Work instructions.
Only lines containing the word "moves" belong in the answer; copy each one from the records.

Records to use.
>>
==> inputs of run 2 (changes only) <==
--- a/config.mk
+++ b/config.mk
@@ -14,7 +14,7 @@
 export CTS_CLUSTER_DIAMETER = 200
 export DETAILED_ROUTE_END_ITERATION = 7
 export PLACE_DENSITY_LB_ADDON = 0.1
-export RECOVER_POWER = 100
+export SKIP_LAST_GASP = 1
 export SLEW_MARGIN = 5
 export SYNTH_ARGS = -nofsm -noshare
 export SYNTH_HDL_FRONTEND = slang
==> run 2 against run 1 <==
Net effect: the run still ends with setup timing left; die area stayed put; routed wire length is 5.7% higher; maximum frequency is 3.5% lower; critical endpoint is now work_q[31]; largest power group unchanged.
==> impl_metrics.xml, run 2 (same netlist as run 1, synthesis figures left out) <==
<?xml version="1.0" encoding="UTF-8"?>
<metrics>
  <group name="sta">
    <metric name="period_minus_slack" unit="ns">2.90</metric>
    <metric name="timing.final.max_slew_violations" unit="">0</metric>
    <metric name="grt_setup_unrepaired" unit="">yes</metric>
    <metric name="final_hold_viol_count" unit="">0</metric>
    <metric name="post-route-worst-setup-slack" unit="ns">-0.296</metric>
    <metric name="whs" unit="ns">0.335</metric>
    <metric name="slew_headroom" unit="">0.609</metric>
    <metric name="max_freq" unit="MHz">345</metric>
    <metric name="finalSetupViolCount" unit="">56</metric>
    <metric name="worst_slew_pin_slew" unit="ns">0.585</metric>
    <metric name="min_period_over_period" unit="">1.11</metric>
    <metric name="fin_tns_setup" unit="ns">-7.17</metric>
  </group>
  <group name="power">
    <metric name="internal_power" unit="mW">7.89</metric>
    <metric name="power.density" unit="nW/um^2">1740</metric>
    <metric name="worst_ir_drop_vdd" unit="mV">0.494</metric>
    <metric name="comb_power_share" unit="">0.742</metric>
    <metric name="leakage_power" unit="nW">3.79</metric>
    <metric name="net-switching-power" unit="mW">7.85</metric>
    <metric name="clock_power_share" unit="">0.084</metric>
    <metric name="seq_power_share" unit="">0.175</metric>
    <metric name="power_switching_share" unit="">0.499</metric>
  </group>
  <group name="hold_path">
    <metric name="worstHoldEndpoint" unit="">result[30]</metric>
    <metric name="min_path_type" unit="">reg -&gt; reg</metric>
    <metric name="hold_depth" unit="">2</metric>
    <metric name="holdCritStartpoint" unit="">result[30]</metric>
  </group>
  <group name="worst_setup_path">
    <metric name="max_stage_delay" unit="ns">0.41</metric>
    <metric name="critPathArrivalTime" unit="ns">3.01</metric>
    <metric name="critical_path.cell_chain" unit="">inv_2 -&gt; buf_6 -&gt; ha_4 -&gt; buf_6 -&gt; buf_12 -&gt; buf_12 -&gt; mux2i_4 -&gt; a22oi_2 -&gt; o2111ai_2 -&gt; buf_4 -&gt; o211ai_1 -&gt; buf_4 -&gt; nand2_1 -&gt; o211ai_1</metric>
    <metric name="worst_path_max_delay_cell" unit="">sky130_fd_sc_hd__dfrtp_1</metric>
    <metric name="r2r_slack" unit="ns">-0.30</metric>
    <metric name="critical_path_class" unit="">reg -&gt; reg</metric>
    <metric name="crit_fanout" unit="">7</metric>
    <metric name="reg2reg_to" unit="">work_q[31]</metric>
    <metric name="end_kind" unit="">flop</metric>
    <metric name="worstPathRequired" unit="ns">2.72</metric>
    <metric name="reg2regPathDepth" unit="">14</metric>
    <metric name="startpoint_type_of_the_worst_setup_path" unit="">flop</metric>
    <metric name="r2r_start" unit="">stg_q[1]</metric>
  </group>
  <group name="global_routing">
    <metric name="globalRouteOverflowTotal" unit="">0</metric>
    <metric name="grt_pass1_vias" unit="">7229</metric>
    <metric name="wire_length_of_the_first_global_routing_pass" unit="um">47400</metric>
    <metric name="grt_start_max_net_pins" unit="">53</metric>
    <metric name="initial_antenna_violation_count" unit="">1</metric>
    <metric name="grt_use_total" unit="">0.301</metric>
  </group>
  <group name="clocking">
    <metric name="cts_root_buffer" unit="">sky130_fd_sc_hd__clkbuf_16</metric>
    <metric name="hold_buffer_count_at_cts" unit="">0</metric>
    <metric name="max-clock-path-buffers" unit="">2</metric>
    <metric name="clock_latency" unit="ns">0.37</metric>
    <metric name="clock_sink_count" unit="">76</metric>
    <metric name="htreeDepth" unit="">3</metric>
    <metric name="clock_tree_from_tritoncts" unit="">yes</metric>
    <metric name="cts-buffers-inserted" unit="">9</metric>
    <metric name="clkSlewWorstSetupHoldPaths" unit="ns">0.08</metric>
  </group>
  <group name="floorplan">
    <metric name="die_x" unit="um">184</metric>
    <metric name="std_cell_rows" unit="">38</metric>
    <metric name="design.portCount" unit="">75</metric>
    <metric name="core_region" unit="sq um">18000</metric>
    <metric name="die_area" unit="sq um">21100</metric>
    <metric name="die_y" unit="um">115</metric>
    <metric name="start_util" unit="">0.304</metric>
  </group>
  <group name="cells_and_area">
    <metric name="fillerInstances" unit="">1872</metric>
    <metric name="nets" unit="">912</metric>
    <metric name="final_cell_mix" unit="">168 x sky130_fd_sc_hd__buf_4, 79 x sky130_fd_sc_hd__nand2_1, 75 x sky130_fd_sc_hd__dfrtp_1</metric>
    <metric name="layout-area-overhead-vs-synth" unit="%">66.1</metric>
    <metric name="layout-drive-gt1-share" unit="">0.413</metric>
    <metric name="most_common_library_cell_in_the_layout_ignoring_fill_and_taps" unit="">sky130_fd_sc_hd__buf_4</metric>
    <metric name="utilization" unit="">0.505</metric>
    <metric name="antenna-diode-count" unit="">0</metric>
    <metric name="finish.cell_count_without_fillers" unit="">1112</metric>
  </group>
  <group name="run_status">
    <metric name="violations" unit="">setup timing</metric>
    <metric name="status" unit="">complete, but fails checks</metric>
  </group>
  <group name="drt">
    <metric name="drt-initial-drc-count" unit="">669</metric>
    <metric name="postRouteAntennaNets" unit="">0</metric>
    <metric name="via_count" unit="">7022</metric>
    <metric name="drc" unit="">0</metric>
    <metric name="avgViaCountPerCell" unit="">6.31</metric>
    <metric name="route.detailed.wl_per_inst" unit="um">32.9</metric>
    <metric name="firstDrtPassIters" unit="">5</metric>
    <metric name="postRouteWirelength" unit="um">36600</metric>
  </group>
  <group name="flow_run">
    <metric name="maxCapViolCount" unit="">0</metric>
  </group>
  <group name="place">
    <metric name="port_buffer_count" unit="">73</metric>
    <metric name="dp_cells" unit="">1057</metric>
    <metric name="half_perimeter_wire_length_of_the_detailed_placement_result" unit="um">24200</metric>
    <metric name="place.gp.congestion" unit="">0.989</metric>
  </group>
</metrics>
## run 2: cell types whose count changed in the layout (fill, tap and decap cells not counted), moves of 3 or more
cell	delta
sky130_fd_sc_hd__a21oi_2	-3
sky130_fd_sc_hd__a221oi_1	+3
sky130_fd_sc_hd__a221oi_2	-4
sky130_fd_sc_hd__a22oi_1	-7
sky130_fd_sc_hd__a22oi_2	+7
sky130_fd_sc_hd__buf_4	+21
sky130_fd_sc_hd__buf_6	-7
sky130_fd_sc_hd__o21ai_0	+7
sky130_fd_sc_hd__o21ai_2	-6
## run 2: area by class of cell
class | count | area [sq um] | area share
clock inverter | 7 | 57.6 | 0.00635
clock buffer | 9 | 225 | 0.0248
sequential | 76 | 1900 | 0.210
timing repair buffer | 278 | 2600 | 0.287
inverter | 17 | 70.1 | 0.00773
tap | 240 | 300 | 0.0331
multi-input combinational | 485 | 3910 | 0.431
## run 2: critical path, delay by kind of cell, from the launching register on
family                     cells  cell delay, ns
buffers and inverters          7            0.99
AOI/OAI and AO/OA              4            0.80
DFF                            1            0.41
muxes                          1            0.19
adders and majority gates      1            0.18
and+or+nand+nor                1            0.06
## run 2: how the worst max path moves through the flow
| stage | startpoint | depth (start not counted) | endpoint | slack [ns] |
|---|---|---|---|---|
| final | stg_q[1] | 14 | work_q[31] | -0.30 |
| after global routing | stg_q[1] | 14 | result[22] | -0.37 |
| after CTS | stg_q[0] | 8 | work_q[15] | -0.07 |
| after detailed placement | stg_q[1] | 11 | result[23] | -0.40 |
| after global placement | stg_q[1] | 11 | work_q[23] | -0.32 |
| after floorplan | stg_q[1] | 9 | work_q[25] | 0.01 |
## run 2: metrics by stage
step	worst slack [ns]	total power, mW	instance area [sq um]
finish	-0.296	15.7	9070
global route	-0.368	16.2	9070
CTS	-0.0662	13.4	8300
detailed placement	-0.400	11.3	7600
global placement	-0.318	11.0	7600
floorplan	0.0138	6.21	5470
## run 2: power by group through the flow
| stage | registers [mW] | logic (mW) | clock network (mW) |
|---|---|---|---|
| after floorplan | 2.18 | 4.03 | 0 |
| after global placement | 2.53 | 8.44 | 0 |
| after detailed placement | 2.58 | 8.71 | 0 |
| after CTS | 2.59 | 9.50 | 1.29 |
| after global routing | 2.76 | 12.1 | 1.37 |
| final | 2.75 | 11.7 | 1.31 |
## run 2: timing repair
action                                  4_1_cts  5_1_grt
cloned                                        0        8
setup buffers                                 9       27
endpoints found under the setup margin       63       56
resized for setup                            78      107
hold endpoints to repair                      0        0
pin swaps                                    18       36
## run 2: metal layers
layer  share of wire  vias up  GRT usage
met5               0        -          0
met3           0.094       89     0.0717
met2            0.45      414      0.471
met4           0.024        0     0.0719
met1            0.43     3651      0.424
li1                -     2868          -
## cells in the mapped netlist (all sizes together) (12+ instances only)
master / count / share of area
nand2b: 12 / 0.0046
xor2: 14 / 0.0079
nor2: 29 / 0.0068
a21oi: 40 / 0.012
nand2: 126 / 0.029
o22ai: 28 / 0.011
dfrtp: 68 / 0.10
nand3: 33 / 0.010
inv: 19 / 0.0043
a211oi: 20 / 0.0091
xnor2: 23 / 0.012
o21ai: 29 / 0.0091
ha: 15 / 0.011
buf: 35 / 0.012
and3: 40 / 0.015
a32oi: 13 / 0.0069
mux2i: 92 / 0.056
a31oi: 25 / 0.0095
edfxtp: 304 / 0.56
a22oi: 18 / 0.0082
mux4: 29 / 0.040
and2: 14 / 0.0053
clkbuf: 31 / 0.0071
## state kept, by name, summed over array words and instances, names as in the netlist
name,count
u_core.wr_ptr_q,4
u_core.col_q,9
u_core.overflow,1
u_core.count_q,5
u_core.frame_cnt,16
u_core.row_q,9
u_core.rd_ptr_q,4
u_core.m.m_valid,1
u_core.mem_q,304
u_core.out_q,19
**config.mk**
```make
export PLATFORM = sky130hd
export DESIGN_NAME = uart_cmd_rx_n
export DESIGN_NICKNAME = d
export VERILOG_FILES = /design/src/rtl/uart_cmd_pkg.sv /design/src/rtl/uart_rx.sv /design/src/rtl/uart_cmd_rx_n.sv
export SDC_FILE = /design/constraint.sdc
export NUM_CORES = 1
export LEC_CHECK = 0
export CORE_MARGIN = 1.5
export CORE_UTILIZATION = 50
export CTS_CLUSTER_SIZE = 10
export DETAILED_ROUTE_END_ITERATION = 8
export GPL_TIMING_DRIVEN = 0
export PLACE_DENSITY = 0.7
export SYNTH_ARGS = -nofsm -noshare
export SYNTH_HDL_FRONTEND = slang
export SYNTH_SLANG_ARGS = --single-unit
```
**constraint.sdc**
```tcl
create_clock -name clk -period 2.15 [get_ports clk]
set_input_delay 0.215 -clock clk [delete_from_list [all_inputs] [get_ports clk]]
set_output_delay 0.215 -clock clk [all_outputs]
set_load 0.05 [all_outputs]
```
===== src/rtl/piso_lane_serializer.sv =====
// Parallel-in/serial-out lane serializer: loads a wide state word and emits it
// lane by lane over a valid/ready stream, with runtime lane-count truncation.
//
// state | meaning
// IDLE  | no word held; in_ready high, waiting for a parallel word
// SHIFT | word loaded; head lane presented on out_data until the last lane is taken
module piso_lane_serializer #(
    parameter int STATE_W   = 1600,
    parameter int LANE_W    = 64,
    parameter bit MSB_FIRST = 1'b1,
    localparam int LANE_CNT = STATE_W / LANE_W,
    localparam int CW       = $clog2(LANE_CNT + 1)
) (
    input  logic               clk,
    input  logic               rst_n,
    input  logic               in_valid,
    output logic               in_ready,
    input  logic [STATE_W-1:0] in_data,
    input  logic [CW-1:0]      in_lanes,
    output logic               out_valid,
    input  logic               out_ready,
    output logic [LANE_W-1:0]  out_data,
    output logic [CW-1:0]      out_idx,
    output logic               out_last,
    output logic               busy
);

    if (STATE_W % LANE_W != 0) begin : g_bad_width
        $error("piso_lane_serializer: STATE_W must be a multiple of LANE_W");
    end

    typedef enum logic {
        IDLE  = 1'b0,
        SHIFT = 1'b1
    } state_t;

    state_t             state;
    state_t             state_next;
    logic [STATE_W-1:0] sreg;
    logic [STATE_W-1:0] sreg_shifted;
    logic [CW-1:0]      idx;
    logic [CW-1:0]      n;
    logic [CW-1:0]      lanes_clamped;
    logic               accept;
    logic               load;

    assign out_valid = (state == SHIFT);
    assign busy      = (state == SHIFT);
    assign out_idx   = idx;
    assign out_last  = out_valid && (idx == n - CW'(1));
    assign accept    = out_valid && out_ready;

    // The last accepted beat frees the register on the same edge, so a waiting
    // word can load with no bubble; this is the only out_ready -> in_ready path.
    assign in_ready  = (state == IDLE) || (accept && out_last);
    assign load      = in_valid && in_ready;

    assign lanes_clamped = ((in_lanes == '0) || (in_lanes > CW'(LANE_CNT)))
                           ? CW'(LANE_CNT) : in_lanes;

    if (MSB_FIRST) begin : g_msb
        assign out_data     = sreg[STATE_W-1 -: LANE_W];
        assign sreg_shifted = sreg << LANE_W;
    end else begin : g_lsb
        assign out_data     = sreg[LANE_W-1:0];
        assign sreg_shifted = sreg >> LANE_W;
    end

    always_ff @(posedge clk or negedge rst_n) begin
        if (!rst_n) begin
            state <= IDLE;
        end else begin
            state <= state_next;
        end
    end

    always_comb begin
        state_next = state;
        case (state)
            IDLE: begin
                if (load) begin
                    state_next = SHIFT;
                end
            end
            SHIFT: begin
                if (accept && out_last) begin
                    state_next = load ? SHIFT : IDLE;
                end
            end
            default: state_next = IDLE;
        endcase
    end

    always_ff @(posedge clk or negedge rst_n) begin
        if (!rst_n) begin
            sreg <= '0;
            idx  <= '0;
            n    <= '0;
        end else if (load) begin
            sreg <= in_data;
            idx  <= '0;
            n    <= lanes_clamped;
        end else if (accept) begin
            sreg <= sreg_shifted;
            idx  <= idx + CW'(1);
        end
    end

endmodule


===== config.mk =====
export PLATFORM = sky130hd
export DESIGN_NAME = piso_lane_serializer
export DESIGN_NICKNAME = d
export VERILOG_FILES = /design/src/rtl/piso_lane_serializer.sv
export SDC_FILE = /design/constraint.sdc
export NUM_CORES = 2
export LEC_CHECK = 0
export CAP_MARGIN = 20
export CORE_AREA = 3 3 654 656
export DETAILED_ROUTE_END_ITERATION = 8
export DIE_AREA = 0 0 657 659
export PLACE_DENSITY = 0.54
export SLEW_MARGIN = 20
export SYNTH_ARGS = -nofsm -noshare
export SYNTH_HDL_FRONTEND = slang
export SYNTH_SLANG_ARGS = --single-unit

===== constraint.sdc =====
create_clock -name clk -period 2.9 [get_ports clk]
set_input_delay 0.435 -clock clk [delete_from_list [all_inputs] [get_ports clk]]
set_output_delay 0.435 -clock clk [all_outputs]
set_load 0.02 [all_outputs]

==> Flow_metrics.wiki <==
{| class="wikitable"
! Metric !! Value
|-
| GR Util All Layers || 0.269
|-
| Core Rows || 239
|-
| Post-synth design cell area || 109000 sq um
|-
| Synthesized instance count || 12300
|-
| Category of cells accounting for the largest share of critical-path delay || buffers and inverters
|-
| Detailed Routing Iterations Pass 1 || 7
|-
| Worst-Margin Slew || 1.05 ns
|-
| Crit path kind || flop to primary output
|-
| I/O pin total || 1682
|-
| Pin count of the biggest net entering global routing || 224
|-
| Post-synth EDFFs || 0
|-
| Synth unique cells || 41
|-
| Leakage || 50.8 nW
|-
| Final estimated routing congestion in global placement || 0.948
|-
| First-pass GRT wire length || 849 mm
|-
| Fraction of layout instances using a drive strength above 1 || 0.143
|-
| Port Buf Inserts || 1681
|-
| Data required time of the critical path || 2.47 ns
|-
| Total core area || 423000 sq um
|-
| Number of clock buffers inserted by TritonCTS || 211
|-
| Maximum cell stage delay along the critical path || 0.36 ns
|-
| Number of global-route vias before repair || 107000
|-
| Clock root buffer || sky130_fd_sc_hd__clkbuf_16
|-
| Cell type with the largest total area after synthesis || sky130_fd_sc_hd__dfrtp_1
|-
| Slew headroom || 0.303
|-
| Post-detailed-placement half-perimeter wirelength || 476 mm
|-
| Post-layout min period || 3.00 ns
|-
| Worst Slack Setup Final || -0.0951 ns
|-
| Skew-Pair Late Insertion Delay || 0.95 ns
|-
| Number of clock sinks seen by CTS || 1611
|-
| Most frequent cell on the critical path || sky130_fd_sc_hd__buf_6
|-
| DRC errors left || 0
|-
| Fraction of post-synthesis cell area in the top cell type by area || 0.368
|-
| Net count of the mapped netlist || 13900
|-
| Maximum ir drop on the vdd rail || 547 uV
|-
| DIE AREA || 433000 sq um
|-
| Data arrival at the endpoint of the critical path || 2.56 ns
|-
| Commonest cells in the synthesized netlist || sky130_fd_sc_hd__dfrtp_1, sky130_fd_sc_hd__nor2b_1, sky130_fd_sc_hd__nor2_1, sky130_fd_sc_hd__nand2_1, sky130_fd_sc_hd__o31ai_1
|-
| Number of storage elements in the synthesis netlist || 1611
|-
| Total count of hold-check failures in the final report || 0
|-
| Height of the die || 659 um
|-
| Leading register cell type out of synthesis || sky130_fd_sc_hd__dfrtp_1
|-
| Setup crit start kind || flop
|-
| Power per cell area || 965 nW/um^2
|-
| Most instantiated library cell after synthesis || sky130_fd_sc_hd__dfrtp_1
|-
| First DRT Iteration DRCs || 13900
|-
| Post-detailed-route count of antenna-violating nets || 0
|-
| Count of non-filler cells in the finished layout || 19400
|-
| Global-route congestion overflow total || 0
|-
| Chain of cells forming the critical path || inv_2 > ha_4 > buf_4 > nand3b_1 > o211ai_1 > o2111ai_4 > buf_6 > o21ai_4 > buf_6
|-
| Max Root-Sink Buffers || 4
|-
| Area growth from synthesis to final layout || 28.5%
|-
| Placed instance count || 18700
|-
| Final layout net count || 14900
|-
| Proportion of synthesized flip-flops having asynchronous set or reset || 1.00
|-
| Leading cell types by total area after synthesis || sky130_fd_sc_hd__dfrtp_1, sky130_fd_sc_hd__o221a_2, sky130_fd_sc_hd__o31ai_1, sky130_fd_sc_hd__o211ai_1, sky130_fd_sc_hd__nor2b_1
|-
| Hold WC Path Type || primary input to asynchronous set/reset pin
|-
| Highest-delay cell along the critical path || sky130_fd_sc_hd__dfrtp_1
|-
| Vias || 114000
|-
| Clock-pin slew reported for the worst setup and hold paths after clock tree synthesis || 0.06 ns
|-
| Crit. End Element || primary output
|-
| Final total negative setup slack || -0.0951 ns
|-
| Worst path buffer plus inverter count || 4
|-
| Initial antenna violation count || 411
|-
| Max Cap Violations || 0
|-
| Per-instance average area after synthesis || 8.90 sq um
|-
| Final worst path period share || 1.03
|-
| Sequential cell area fraction in the yosys report || 0.368
|-
| Final count of negative-setup-slack endpoints || 1
|-
| Post-detailed-route wirelength per cell || 31.8 um
|-
| Violated checks || negative setup slack
|-
| WL final || 616 mm
|-
| CP max FO || 3
|-
| Depth of the CTS H-tree || 4
|-
| Yosys warnings || 0
|-
| Clock tree from TritonCTS || built
|-
| Run status || finished with violations
|-
| Final Slew Violations || 0
|-
| Post-Route Skew || 0.0805 ns
|-
| Starting density of the core || 0.259
|-
| Via density per instance || 5.90
|-
| Maximum clock frequency || 0.334 GHz
|-
| Horiz. Die Dim || 657 um
|-
| Unrepaired setup endpoints after global routing || true
|-
| Number of filler cells placed in the layout || 43900
|}
-- metrics by stage --
step	total power (W)	hold WS, ns	utilization	instance area [sq um]	setup WS (ns)
after floorplan	0.0819	0.139	-	109000	0.641
after global placement	0.107	0.402	0.315	133000	0.0438
after CTS	0.135	0.00814	0.331	140000	-0.244
after detailed placement	0.108	0.400	0.315	133000	0.0462
after global routing	0.142	0.0684	0.332	140000	-0.273
final	0.136	0.104	0.333	141000	-0.0951
-- cell type report --
cell class | instances | area [sq um] | share of cell area
clock inverters | 50 | 604 | 0.00430
clock buffers | 323 | 6240 | 0.0444
flip-flops and latches | 1611 | 40300 | 0.287
repair buffers | 2235 | 23400 | 0.167
diodes | 240 | 601 | 0.00427
inverters | 5 | 21.3 | 0.000151
well taps | 5663 | 7090 | 0.0504
multi-input cells | 9232 | 62300 | 0.443
-- state kept, by name, summed over array words and instances (netlist names) --
signal / cells
busy: 1
n: 5
out_idx: 5
sreg: 1600
-- per-layer routing --
metal	global-route usage	share of wire	vias up
met3	0.0607	0.080	1172
met1	0.321	0.38	57900
met4	0.154	0.057	140
met2	0.447	0.48	5400
li1	-	-	49600
met5	0	0.0015	-
-- path summary, 6_finish.rpt --
path / from / to / slack (ns) / cells after the start
worst min register to register: sreg[36] / sreg[36] / 0.54 / 1
max in group asynchronous: rst_n / sreg[1072] / 1.56 / 3
min in group clk: out_ready / sreg[1552] / 0.11 / 4
worst min-delay path: rst_n / sreg[425] / 0.10 / 2
worst max register to register: n[1] / sreg[272] / 0.20 / 12
worst max-delay path: n[1] / in_ready / -0.1 / 9
-- repair_timing --
| item | in CTS | in global routing |
|---|---|---|
| resized for setup | 16 | 1 |
| hold buffers | 8 | 0 |
| endpoints found under the hold margin | 371 | 0 |
| setup endpoints to repair | 3 | 2 |
| pin swaps | 3 | 1 |
| buffers inserted | 4 | 1 |
-- cell usage in the layout (no fill, tap or decap), types with 4 or more instances in the layout --
cell type,instances
sky130_fd_sc_hd__dlygate4sd3_1,8
sky130_fd_sc_hd__clkbuf_1,60
sky130_fd_sc_hd__o221ai_1,64
sky130_fd_sc_hd__clkbuf_8,50
sky130_fd_sc_hd__o21ai_0,110
sky130_fd_sc_hd__mux2i_1,47
sky130_fd_sc_hd__o221a_1,489
sky130_fd_sc_hd__diode_2,240
sky130_fd_sc_hd__nor2_1,1437
sky130_fd_sc_hd__o211ai_1,1409
sky130_fd_sc_hd__clkinv_2,30
sky130_fd_sc_hd__a22o_1,64
sky130_fd_sc_hd__clkdlybuf4s50_1,1675
sky130_fd_sc_hd__buf_12,190
sky130_fd_sc_hd__or3_1,44
sky130_fd_sc_hd__o31ai_1,1428
sky130_fd_sc_hd__nand2_1,1433
sky130_fd_sc_hd__clkinv_16,4
sky130_fd_sc_hd__nor2b_1,1493
sky130_fd_sc_hd__a21oi_1,65
sky130_fd_sc_hd__o221a_2,1047
sky130_fd_sc_hd__bufinv_16,8
sky130_fd_sc_hd__clkbuf_16,213
sky130_fd_sc_hd__xor2_1,8
sky130_fd_sc_hd__dfrtp_1,1610
sky130_fd_sc_hd__a211oi_1,64
sky130_fd_sc_hd__buf_4,355
-- report_power, final --
| part | internal [W] | switching (W) | total [W] |
|---|---|---|---|
| Sequential | 0.0339 | 0.0176 | 0.0515 |
| Clock | 0.0155 | 0.0118 | 0.0273 |
| Combinational | 0.0288 | 0.0281 | 0.0569 |
| Total | 0.0782 | 0.0574 | 0.136 |
-- cell families after synthesis --
family,after synthesis,synth area share
buffers and inverters,1450,0.0630
xor gates and xnor gates,10,0.000800
muxes,47,0.00430
AOI/OAI and AO/OA,4746,0.376
and+or+nand+nor,4427,0.187
DFF,1611,0.368
adders and majority gates,2,0.000229
-- worst reg2reg max path, delay by kind of cell (launching register included) --
kind	cells	cell delay (ns)
buffers and inverters	6	1.23
flip-flops	1	0.36
AO/OA/AOI/OAI	3	0.59
AND/OR/NAND/NOR	2	0.22
adder cells (fa/ha/maj)	1	0.16
Power figures use the tool's default switching activity.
<<
Exercise solution.
## run 2: cell types whose count changed in the layout (fill, tap and decap cells not counted), moves of 3 or more
## run 2: how the worst max path moves through the flow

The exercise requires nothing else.